Finding the Value in SOA

by Stephen Bennett of Oracle

Confronted with the age old problems of agility and complexity, today’s CIOs are under more pressure than ever to improve the strategic value of IT to the business. At best, these challenges have increased costs, limited innovation and increased risk. At worst, they have reduced IT’s ability to respond to changing business needs in a timely fashion.

Yet, changes for business and IT are continuing to occur at an ever-increasing pace. To keep up, enterprises need to adopt an agile, flexible architecture style with a proven strategic approach to delivering IT to the business.

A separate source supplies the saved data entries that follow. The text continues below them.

`config.mk`:
```
export PLATFORM = sky130hd
export DESIGN_NAME = uart_rx_flow
export DESIGN_NICKNAME = d
export VERILOG_FILES = /design/src/rtl/urx_pkg.sv /design/src/rtl/urx_sync.sv /design/src/rtl/urx_sampler.sv /design/src/rtl/urx_holdreg.sv /design/src/rtl/uart_rx_flow.sv
export SDC_FILE = /design/constraint.sdc
export NUM_CORES = 1
export LEC_CHECK = 0
export BUFFER_PORTS_ARGS = -buffer_cell sky130_fd_sc_hd__buf_2
export CAP_MARGIN = 20
export CORE_ASPECT_RATIO = 0.75
export CORE_MARGIN = 4
export CORE_UTILIZATION = 62
export CTS_CLUSTER_SIZE = 24
export DETAILED_ROUTE_END_ITERATION = 16
export PLACE_DENSITY = 0.84
export SETUP_SLACK_MARGIN = 0.4
export SYNTH_ARGS = -nofsm -noshare
export SYNTH_HDL_FRONTEND = slang
export SYNTH_HIERARCHICAL = 1
export SYNTH_SLANG_ARGS = --single-unit
```
`constraint.sdc`:
```
create_clock -name clk -period 5.1 [get_ports clk]
set_input_delay 0.255 -clock clk [delete_from_list [all_inputs] [get_ports clk]]
set_output_delay 0.255 -clock clk [all_outputs]
set_load 0.1 [all_outputs]
```
`src/rtl/urx_pkg.sv`:
```
package urx_pkg;
  typedef enum logic [1:0] {
    RX_IDLE,
    RX_START,
    RX_DATA,
    RX_STOP
  } rx_state_t;

  typedef struct packed {
    logic frame;
    logic noise;
  } rx_err_t;
endpackage

```
`src/rtl/urx_sync.sv`:
```
module urx_sync #(
  parameter int STAGES = 2
) (
  input  logic clk,
  input  logic rst,
  input  logic d_i,
  output logic q_o
);
  logic [STAGES-1:0] chain;

  always_ff @(posedge clk) begin
    if (rst) chain <= '1;
    else     chain <= {chain[STAGES-2:0], d_i};
  end

  assign q_o = chain[STAGES-1];
endmodule

```
`src/rtl/urx_sampler.sv`:
```
module urx_sampler
  import urx_pkg::*;
#(
  parameter int DATA_W = 8,
  parameter int OSR    = 16
) (
  input  logic              clk,
  input  logic              rst,
  input  logic              rx_s,
  input  logic              tick,
  output logic              done_o,
  output logic [DATA_W-1:0] byte_o,
  output rx_err_t           err_o
);
  localparam int CW = $clog2(OSR);
  localparam int BW = $clog2(DATA_W);
  localparam logic [CW-1:0] SMP_A = CW'(OSR/2 - 1);
  localparam logic [CW-1:0] SMP_B = CW'(OSR/2);
  localparam logic [CW-1:0] SMP_C = CW'(OSR/2 + 1);
  localparam logic [CW-1:0] LAST  = CW'(OSR - 1);
  localparam logic [BW-1:0] BLAST = BW'(DATA_W - 1);

  rx_state_t         state;
  logic [CW-1:0]     tcnt;
  logic [BW-1:0]     bidx;
  logic [1:0]        smp;
  logic [DATA_W-1:0] shreg;
  logic              noise;
  logic              maj, dis;

  always_comb begin
    maj = (smp[0] & smp[1]) | (smp[0] & rx_s) | (smp[1] & rx_s);
    dis = !((smp[0] == smp[1]) && (smp[1] == rx_s));
  end

  always_ff @(posedge clk) begin
    if (rst) begin
      state  <= RX_IDLE;
      tcnt   <= '0;
      bidx   <= '0;
      smp    <= '0;
      shreg  <= '0;
      noise  <= 1'b0;
      done_o <= 1'b0;
      byte_o <= '0;
      err_o  <= '0;
    end else begin
      done_o <= 1'b0;
      if (tick) begin
        if (state == RX_IDLE) begin
          if (!rx_s) begin
            state <= RX_START;
            tcnt  <= CW'(1);
            noise <= 1'b0;
          end
        end else begin
          tcnt <= (tcnt == LAST) ? '0 : tcnt + 1'b1;
          if (tcnt == SMP_A) smp[0] <= rx_s;
          if (tcnt == SMP_B) smp[1] <= rx_s;
          if (tcnt == SMP_C) begin
            case (state)
              RX_START: begin
                if (maj) state <= RX_IDLE;
                else     noise <= noise | dis;
              end
              RX_DATA: begin
                shreg <= {maj, shreg[DATA_W-1:1]};
                noise <= noise | dis;
              end
              RX_STOP: begin
                done_o      <= 1'b1;
                byte_o      <= shreg;
                err_o.frame <= !maj;
                err_o.noise <= noise | dis;
                state       <= RX_IDLE;
              end
              default: state <= RX_IDLE;
            endcase
          end
          if (tcnt == LAST) begin
            if (state == RX_START) begin
              state <= RX_DATA;
              bidx  <= '0;
            end else if (state == RX_DATA) begin
              if (bidx == BLAST) state <= RX_STOP;
              else               bidx  <= bidx + 1'b1;
            end
          end
        end
      end
    end
  end


  glitch_abort_chk: assert property (@(posedge clk) disable iff (rst)
    (state == RX_START && tick && tcnt == SMP_C && smp == 2'b11 && rx_s)
      |=> state == RX_IDLE);


  done_pulse_chk: assert property (@(posedge clk) disable iff (rst)
    done_o |=> !done_o);
endmodule

```
`src/rtl/urx_holdreg.sv`:
```
module urx_holdreg
  import urx_pkg::*;
#(
  parameter int DATA_W = 8
) (
  input  logic              clk,
  input  logic              rst,
  input  logic              done_i,
  input  logic [DATA_W-1:0] byte_i,
  input  rx_err_t           err_i,
  input  logic              rd_i,
  input  logic              rts_en_i,
  input  logic              rdy_ie_i,
  input  logic              err_ie_i,
  input  logic              dma_en_i,
  output logic [DATA_W-1:0] data_o,
  output logic              rdy_o,
  output logic              fe_o,
  output logic              nf_o,
  output logic              ore_o,
  output logic              rts_n_o,
  output logic              irq_o,
  output logic              dma_req_o
);
  logic [DATA_W-1:0] data_n;
  logic              rdy_n, fe_n, nf_n, ore_n;

  always_comb begin
    data_n = data_o;
    rdy_n  = rdy_o;
    fe_n   = fe_o;
    nf_n   = nf_o;
    ore_n  = ore_o;
    if (rd_i && rdy_o) begin
      rdy_n = 1'b0;
      fe_n  = 1'b0;
      nf_n  = 1'b0;
      ore_n = 1'b0;
    end
    if (done_i) begin
      if (rdy_n) begin
        ore_n = 1'b1;
      end else begin
        data_n = byte_i;
        rdy_n  = 1'b1;
        fe_n   = err_i.frame;
        nf_n   = err_i.noise;
      end
    end
  end

  always_ff @(posedge clk) begin
    if (rst) begin
      data_o    <= '0;
      rdy_o     <= 1'b0;
      fe_o      <= 1'b0;
      nf_o      <= 1'b0;
      ore_o     <= 1'b0;
      rts_n_o   <= 1'b1;
      irq_o     <= 1'b0;
      dma_req_o <= 1'b0;
    end else begin
      data_o    <= data_n;
      rdy_o     <= rdy_n;
      fe_o      <= fe_n;
      nf_o      <= nf_n;
      ore_o     <= ore_n;
      rts_n_o   <= !rts_en_i || rdy_n;
      irq_o     <= (rdy_n && rdy_ie_i && !dma_en_i) ||
                   (err_ie_i && (fe_n || nf_n || ore_n));
      dma_req_o <= rdy_n && dma_en_i;
    end
  end


  ovr_needs_data_chk: assert property (@(posedge clk) disable iff (rst)
    ore_o |-> rdy_o);


  ovr_keep_chk: assert property (@(posedge clk) disable iff (rst)
    (rdy_o && done_i && !rd_i) |=> ($stable(data_o) && ore_o));


  read_clear_chk: assert property (@(posedge clk) disable iff (rst)
    (rd_i && rdy_o && !done_i) |=> (!rdy_o && !fe_o && !nf_o && !ore_o));


  rts_level_chk: assert property (@(posedge clk) disable iff (rst)
    !$past(rst) |-> (rts_n_o == (!$past(rts_en_i) || rdy_o)));


  dma_needs_data_chk: assert property (@(posedge clk) disable iff (rst)
    dma_req_o |-> rdy_o);


  dma_masks_rdy_irq_chk: assert property (@(posedge clk) disable iff (rst)
    (!$past(rst) && $past(dma_en_i) && !$past(err_ie_i)) |-> !irq_o);
endmodule

```
`src/rtl/uart_rx_flow.sv`:
```
module uart_rx_flow
  import urx_pkg::*;
#(
  parameter int DATA_W      = 8,
  parameter int OSR         = 16,
  parameter int SYNC_STAGES = 2
) (
  input  logic              clk,
  input  logic              rst,
  input  logic              rx_i,
  input  logic              os_tick_i,
  input  logic              rd_i,
  input  logic              rts_en_i,
  input  logic              rdy_ie_i,
  input  logic              err_ie_i,
  input  logic              dma_en_i,
  output logic [DATA_W-1:0] rx_data_o,
  output logic              rdy_o,
  output logic              fe_o,
  output logic              nf_o,
  output logic              ore_o,
  output logic              rts_n_o,
  output logic              irq_o,
  output logic              dma_req_o
);
  logic              rx_s;
  logic              done;
  logic [DATA_W-1:0] rx_byte;
  rx_err_t           rx_err;

  urx_sync #(.STAGES(SYNC_STAGES)) u_sync (
    .clk (clk),
    .rst (rst),
    .d_i (rx_i),
    .q_o (rx_s)
  );

  urx_sampler #(.DATA_W(DATA_W), .OSR(OSR)) u_smp (
    .clk    (clk),
    .rst    (rst),
    .rx_s   (rx_s),
    .tick   (os_tick_i),
    .done_o (done),
    .byte_o (rx_byte),
    .err_o  (rx_err)
  );

  urx_holdreg #(.DATA_W(DATA_W)) u_hold (
    .clk       (clk),
    .rst       (rst),
    .done_i    (done),
    .byte_i    (rx_byte),
    .err_i     (rx_err),
    .rd_i      (rd_i),
    .rts_en_i  (rts_en_i),
    .rdy_ie_i  (rdy_ie_i),
    .err_ie_i  (err_ie_i),
    .dma_en_i  (dma_en_i),
    .data_o    (rx_data_o),
    .rdy_o     (rdy_o),
    .fe_o      (fe_o),
    .nf_o      (nf_o),
    .ore_o     (ore_o),
    .rts_n_o   (rts_n_o),
    .irq_o     (irq_o),
    .dma_req_o (dma_req_o)
  );
endmodule

```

Over the last year, I have seen a resurgence of CIOs using enterprise architecture (EA) as a key tool to address these challenges. In the past, EA has experienced difficulties within the enterprise. It has been unfairly seen as primarily a documentation exercise and, when applied incorrectly, EA can — ironically — become a silo in of itself. To make sure that EA has better success this time, CIOs must make their EA efforts more actionable.

Step back: SOA

Service oriented architecture (SOA) has been positioned as an architectural style specifically intended to reduce costs, increase agility and, most importantly, simplify the business and the interoperation of different parts of that business.

A key principle of SOA is the structuring of business capabilities into meaningful, granular services as opposed to opaque and siloed business functions. This makes it possible to quickly identify and reuse any existing realized functional capabilities, thus avoiding the duplication of similar capabilities across the organization. By standardizing the behavior and interoperation of these services, it’s possible to limit the impacts of change and to forecast the likely chain of impacts.

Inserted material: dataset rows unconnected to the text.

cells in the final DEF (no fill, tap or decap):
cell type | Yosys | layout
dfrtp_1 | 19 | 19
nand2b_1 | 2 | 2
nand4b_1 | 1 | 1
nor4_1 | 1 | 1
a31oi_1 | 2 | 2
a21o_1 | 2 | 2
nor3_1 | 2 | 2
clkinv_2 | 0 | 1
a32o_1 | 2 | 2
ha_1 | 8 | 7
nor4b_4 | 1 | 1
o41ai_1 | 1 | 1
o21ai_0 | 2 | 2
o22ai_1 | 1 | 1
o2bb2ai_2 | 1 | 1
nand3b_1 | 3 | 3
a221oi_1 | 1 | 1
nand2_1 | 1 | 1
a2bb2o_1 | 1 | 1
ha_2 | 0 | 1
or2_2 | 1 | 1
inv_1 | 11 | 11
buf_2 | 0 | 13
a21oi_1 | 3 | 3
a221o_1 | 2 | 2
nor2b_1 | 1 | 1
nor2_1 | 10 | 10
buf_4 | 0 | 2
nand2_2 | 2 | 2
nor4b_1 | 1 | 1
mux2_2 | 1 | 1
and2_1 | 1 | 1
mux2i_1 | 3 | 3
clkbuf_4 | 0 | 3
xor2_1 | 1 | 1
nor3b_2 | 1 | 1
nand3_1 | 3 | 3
===== config.mk =====
export PLATFORM = sky130hd
export DESIGN_NAME = cs_serial_port
export DESIGN_NICKNAME = d
export VERILOG_FILES = /design/src/rtl/csport_pkg.sv /design/src/rtl/csport_edges.sv /design/src/rtl/csport_timer.sv /design/src/rtl/csport_shifter.sv /design/src/rtl/cs_serial_port.sv
export SDC_FILE = /design/constraint.sdc
export NUM_CORES = 1
export LEC_CHECK = 0
export BUFFER_PORTS_ARGS = -buffer_cell sky130_fd_sc_hd__buf_2
export CAP_MARGIN = 20
export CORE_MARGIN = 4
export CORE_UTILIZATION = 44
export CTS_CLUSTER_SIZE = 28
export DETAILED_ROUTE_END_ITERATION = 8
export PLACE_DENSITY = 0.6
export SETUP_SLACK_MARGIN = 0.15
export SYNTH_ARGS = -nofsm -noshare
export SYNTH_HDL_FRONTEND = slang
export SYNTH_SLANG_ARGS = --single-unit

===== constraint.sdc =====
create_clock -name clk -period 2.6 [get_ports clk]
set_input_delay 0 -clock clk [delete_from_list [all_inputs] [get_ports clk]]
set_output_delay 0 -clock clk [all_outputs]
set_load 0.05 [all_outputs]

===== src/rtl/csport_pkg.sv =====
package csport_pkg;
  typedef enum logic [2:0] {
    ST_IDLE  = 3'd0,
    ST_CONV  = 3'd1,
    ST_STBY  = 3'd2,
    ST_SHIFT = 3'd3,
    ST_DONE  = 3'd4
  } port_state_t;
endpackage


===== src/rtl/csport_edges.sv =====
module csport_edges #(
  parameter int         N    = 3,
  parameter logic [N-1:0] INIT = '0
) (
  input  logic         clk,
  input  logic         rst,
  input  logic [N-1:0] d,
  output logic [N-1:0] rise,
  output logic [N-1:0] fall
);
  logic [N-1:0] prev_q;

  for (genvar i = 0; i < N; i++) begin : g_bit
    always_ff @(posedge clk) begin
      if (rst) prev_q[i] <= INIT[i];
      else     prev_q[i] <= d[i];
    end
    assign rise[i] = d[i] & ~prev_q[i];
    assign fall[i] = ~d[i] & prev_q[i];
  end
endmodule


===== src/rtl/csport_timer.sv =====
module csport_timer #(
  parameter int CONV_CYC = 16
) (
  input  logic clk,
  input  logic rst,
  input  logic start,
  output logic done
);
  localparam int CW = (CONV_CYC > 1) ? $clog2(CONV_CYC) : 1;
  localparam logic [CW-1:0] LOAD = CW'(CONV_CYC - 1);

  logic [CW-1:0] cnt_q;
  logic          run_q;

  assign done = run_q && (cnt_q == '0);

  always_ff @(posedge clk) begin
    if (rst) begin
      cnt_q <= '0;
      run_q <= 1'b0;
    end else if (start) begin
      cnt_q <= LOAD;
      run_q <= 1'b1;
    end else if (done) begin
      run_q <= 1'b0;
    end else if (run_q) begin
      cnt_q <= cnt_q - 1'b1;
    end
  end
endmodule


===== src/rtl/csport_shifter.sv =====
module csport_shifter #(
  parameter int W = 18
) (
  input  logic         clk,
  input  logic         rst,
  input  logic         load,
  input  logic [W-1:0] din,
  input  logic         shift,
  output logic         msb,
  output logic         next_msb
);
  logic [W-1:0] sh_q;

  assign msb      = sh_q[W-1];
  assign next_msb = sh_q[W-2];

  always_ff @(posedge clk) begin
    if (rst)        sh_q <= '0;
    else if (load)  sh_q <= din;
    else if (shift) sh_q <= {sh_q[W-2:0], 1'b0};
  end
endmodule


===== src/rtl/cs_serial_port.sv =====
module cs_serial_port
  import csport_pkg::*;
#(
  parameter int WORD_W   = 18,
  parameter int CONV_CYC = 16
) (
  input  logic              clk,
  input  logic              rst,
  input  logic              conv_i,
  input  logic              sel_n_i,
  input  logic              sclk_i,
  input  logic [WORD_W-1:0] sample_i,
  output logic              sdo_o,
  output logic              sdo_oe_o
);
  localparam int BW = $clog2(WORD_W);
  localparam logic [BW-1:0] LAST_BIT = BW'(WORD_W - 1);

  logic [2:0] rise, fall;
  logic conv_rise, sel_fall, sel_rise, sclk_fall;
  logic t_start, t_done, sh_shift, sh_msb, sh_next;

  port_state_t   state_q, state_n;
  logic [BW-1:0] cnt_q, cnt_n;
  logic          sdo_n, oe_n;

  csport_edges #(.N(3), .INIT(3'b010)) u_edges (
    .clk(clk), .rst(rst), .d({sclk_i, sel_n_i, conv_i}),
    .rise(rise), .fall(fall)
  );

  assign conv_rise = rise[0];
  assign sel_rise  = rise[1];
  assign sel_fall  = fall[1];
  assign sclk_fall = fall[2];

  csport_timer #(.CONV_CYC(CONV_CYC)) u_timer (
    .clk(clk), .rst(rst), .start(t_start), .done(t_done)
  );

  csport_shifter #(.W(WORD_W)) u_shift (
    .clk(clk), .rst(rst), .load(t_start), .din(sample_i),
    .shift(sh_shift), .msb(sh_msb), .next_msb(sh_next)
  );

  always_comb begin
    state_n  = state_q;
    cnt_n    = cnt_q;
    t_start  = 1'b0;
    sh_shift = 1'b0;
    case (state_q)
      ST_IDLE: begin
        if (conv_rise && sel_n_i) begin
          t_start = 1'b1;
          state_n = ST_CONV;
        end
      end
      ST_CONV: begin
        if (t_done) state_n = ST_STBY;
      end
      ST_STBY: begin
        if (conv_rise && sel_n_i) begin
          t_start = 1'b1;
          state_n = ST_CONV;
        end else if (sel_fall) begin
          cnt_n   = '0;
          state_n = ST_SHIFT;
        end
      end
      ST_SHIFT: begin
        if (sel_rise) begin
          state_n = ST_IDLE;
        end else if (sclk_fall) begin
          if (cnt_q == LAST_BIT) begin
            state_n = ST_DONE;
          end else begin
            sh_shift = 1'b1;
            cnt_n    = cnt_q + 1'b1;
          end
        end
      end
      ST_DONE: begin
        if (sel_rise) state_n = ST_IDLE;
      end
      default: state_n = ST_IDLE;
    endcase

    oe_n  = (state_n == ST_SHIFT) ||
            ((state_n == ST_IDLE) && !sel_n_i && !conv_i);
    sdo_n = (state_n == ST_SHIFT) && (sh_shift ? sh_next : sh_msb);
  end

  always_ff @(posedge clk) begin
    if (rst) begin
      state_q  <= ST_IDLE;
      cnt_q    <= '0;
      sdo_o    <= 1'b0;
      sdo_oe_o <= 1'b0;
    end else begin
      state_q  <= state_n;
      cnt_q    <= cnt_n;
      sdo_o    <= sdo_n;
      sdo_oe_o <= oe_n;
    end
  end
endmodule


==> metrics.cfg <==
[clock_network]
clockRootBuffer=clkbuf_8
cts_num_sinks=36
clk_latency_ns=0.28
clk_pin_slew_ns=0.07
cts_buffer_depth=2
htree_levels=2
cts_buffers=5
cts-resized-gates=0
cts_setup_buffers=0
cts_tree=built

[layout]
diodes=0
drive_gt1_share_pct=16.6
seqCellArea_um2=721
syn2layout_area_growth_pct=23.3
multiInputGateArea_um2=907
final_util_pct=56.6
layout.nets=262
nFillCells=366

[routing]
dr.first_iter.drc_count=70
vias_per_cell=5.37
vias=1520
wl_per_cell_um=13.0
ant_nets=0
drc=0
dr.pass1.iters=4
wl_mm=3.68

[timing]
slew_headroom_pct=55.4
fin_hold_ws_ns=0.0125
timing_worst_slew_pin_value_ns=0.669
grt_setup_unrepaired=false
period_share_pct=85.2
fmax_mhz=452
hold_violations=0
final.min_clock_period_ns=2.21
slew_viol_final=0
setup_slack_ns=0.386
setup_viol=0
setup_tns_ns=0
fin_worst_skew_ns=0.00581

[power]
power_switching_uw=280
p_int_uw=889
swShare_pct=24.0
leakage_uw=0.000815
pwr-share-comb_pct=12.1
powerDensity_nw_per_um2=560
ir_drop_mv=0.376
pwr-share-seq_pct=51.6
clkPwrFrac_pct=36.3

[floorplanning]
die_w_um=70.1
dieArea_um2=4910
rows=22
ios=25
core_um2=3690
start_util_pct=45.9
die_height_um=70.1

[setup_path]
path_class=reg -> reg
crit_path_start_kind=flip-flop
critPathArrivalTime_ns=2.41
cp.required_ns=2.79
cp_max_fo=18
critPathCaptureType=flip-flop

[place]
dp_hpwl_mm=2.42
place_congestion=0.812
io_buffers=24
dp_slack_ns=0.398

[grt]
grt_pass1_wl_mm=6.25
antenna_found_initial=0
grt_pass1_vias=1412
gr-usage-all-layers_pct=15.8
grt-ovfl-total=0
grt_start_max_net_pins=33

[logic_synthesis]
netlist_instances=198
yosysSeqAreaShare_pct=42.5
synth.distinct_cells=41
synthArstFlopShare_pct=0
yosysWarnings=0
syn_area_um2=1690
synth-seq-cells=36
avgSynthCellArea_um2=8.56
synth_top_flop_cell=dfxtp_1
synth-edff-count=0
synth_nets=225

[job]
max_cap_violations=0

[outcome]
status=finished clean

[min_path]
min_path_type=in -> reg

==> path summary, 6_finish.rpt <==
| path | slack, ns | depth (start not counted) | to | from |
|---|---|---|---|---|
| max reg2reg | 0.39 | 6 | u_shift.sh_q[17] | cnt_q[1] |
| min reg2reg | 0.47 | 2 | u_shift.sh_q[0] | u_shift.sh_q[0] |
| min | 0.01 | 3 | u_shift.sh_q[17] | sample_i[17] |
| max | 0.39 | 6 | u_shift.sh_q[17] | cnt_q[1] |
==> state kept, by name, summed over array words and instances, names as in the netlist <==
signal,flops
u_shift.sh_q,18
cnt_q,5
u_timer.cnt_q,4
state_q,3
u_edges.prev_q,3
sdo_o,1
sdo_oe_o,1
u_timer.run_q,1
==> logic make-up after synthesis <==
logic type	after synthesis	share of synthesized area [%]
AOI/OAI and AO/OA	35	15.6
xor gates and xnor gates	3	1.55
adders and majority gates	4	2.95
buffers and inverters	16	3.91
DFF	36	42.5
muxes	5	2.95
and+or+nand+nor	99	30.5
==> critical path: stages, from the launching register on <==
cell and delay (ns):
dfxtp_1 0.38, inv_1 0.06, ha_1 0.17, and4bb_2 0.27, or4_1 0.74, mux2i_1 0.23, a211oi_1 0.27
==> metrics by stage <==
step           total power [uW]  instances  cell area [um2]
5_1_grt                    1230        283             2090
2_1_floorplan               700        198             1690
3_3_place_gp                734        261             1840
4_1_cts                    1190        283             2090
6_report                   1170        283             2090
3_5_place_dp                740        261             1840
==> Yosys cell counts, drive strengths merged (2+ instances only) <==
| cell | count | share of area, % |
|---|---|---|
| nor4 | 3 | 2.0 |
| o31ai | 2 | 0.89 |
| nor3 | 4 | 1.2 |
| or3 | 2 | 0.74 |
| xor2 | 2 | 1.0 |
| nand3b | 2 | 1.6 |
| ha | 4 | 3.0 |
| dfxtp | 36 | 43 |
| a311oi | 16 | 8.3 |
| inv | 5 | 1.1 |
| nand2 | 39 | 8.6 |
| mux2i | 5 | 3.0 |
| clkbuf | 8 | 1.8 |
| nand2b | 5 | 1.8 |
| nand3 | 6 | 1.8 |
| nor3b | 3 | 1.6 |
| buf | 3 | 1.0 |
| nor2b | 6 | 2.2 |
| nor2 | 21 | 4.7 |
| a21oi | 8 | 2.4 |
| a32oi | 2 | 1.0 |
==> metal layers <==
metal | track usage, % | share of wire, %
met1 | 20.4 | 49
met3 | 4.89 | 5.2
met4 | 5.74 | 0.82
met5 | 0 | 0
met2 | 24.8 | 45
==> repair_timing <==
action,CTS,global route
endpoints found under the setup margin,0,0
hold buffers,15,0
hold endpoints to repair,15,0
==> cell usage in the layout (no fill, tap or decap), types with 4 or more instances in the layout <==
cell type / Yosys / layout
nand2b_1: 5 / 5
clkbuf_8: 0 / 7
ha_1: 4 / 4
dfxtp_1: 36 / 36
a21oi_1: 8 / 8
nand3_1: 6 / 6
nor2_1: 21 / 21
mux2i_1: 5 / 5
nor2b_1: 6 / 6
inv_1: 5 / 5
buf_2: 2 / 24
nand2_1: 39 / 39
dlygate4sd3_1: 0 / 15
a311oi_1: 16 / 16
nor3_1: 4 / 4
==> final cells by class <==
type / count / share of cell area [%]
well taps: 48 / 2.88
inverters: 5 / 0.899
repair buffers: 41 / 13.7
multi-input cells: 146 / 43.4
clock buffers: 7 / 4.61
flip-flops and latches: 36 / 34.5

Despite its popularity, relatively few enterprises have been able to measure and demonstrate the value of SOA. This is due primarily to the approach that enterprises have taken when adopting and applying SOA. In most cases, enterprises interpret SOA as simply another solution development approach. As a result, SOA has been relegated or wrongly positioned as a purely integration technology, rather than the strategic enabler that it can be.

Because of this, SOA must not be seen as a solution development approach that starts and ends once a solution is delivered. It must be seen as an on-going process that, when coupled with a strategic framework, can change and evolve with the business over time. Unfortunately, many enterprises adopt SOA without utilizing a strategic framework, causing a host of challenges for their business.

Just a few of the challenges I have seen include:

  • More complexity and moving parts
  • Increased costs
  • Projects taking longer than before
  • Solutions more fragile than ever
  • Little or no agility
  • Difficulty identifying and discovering services
  • Exponentially growing governance challenges
  • Limited service re-use
  • Duplication of effort leading to service sprawl
  • Multiple siloed technology focused SOAs
  • Funding for service oriented projects being cut

It’s no wonder that SOA has a bad reputation.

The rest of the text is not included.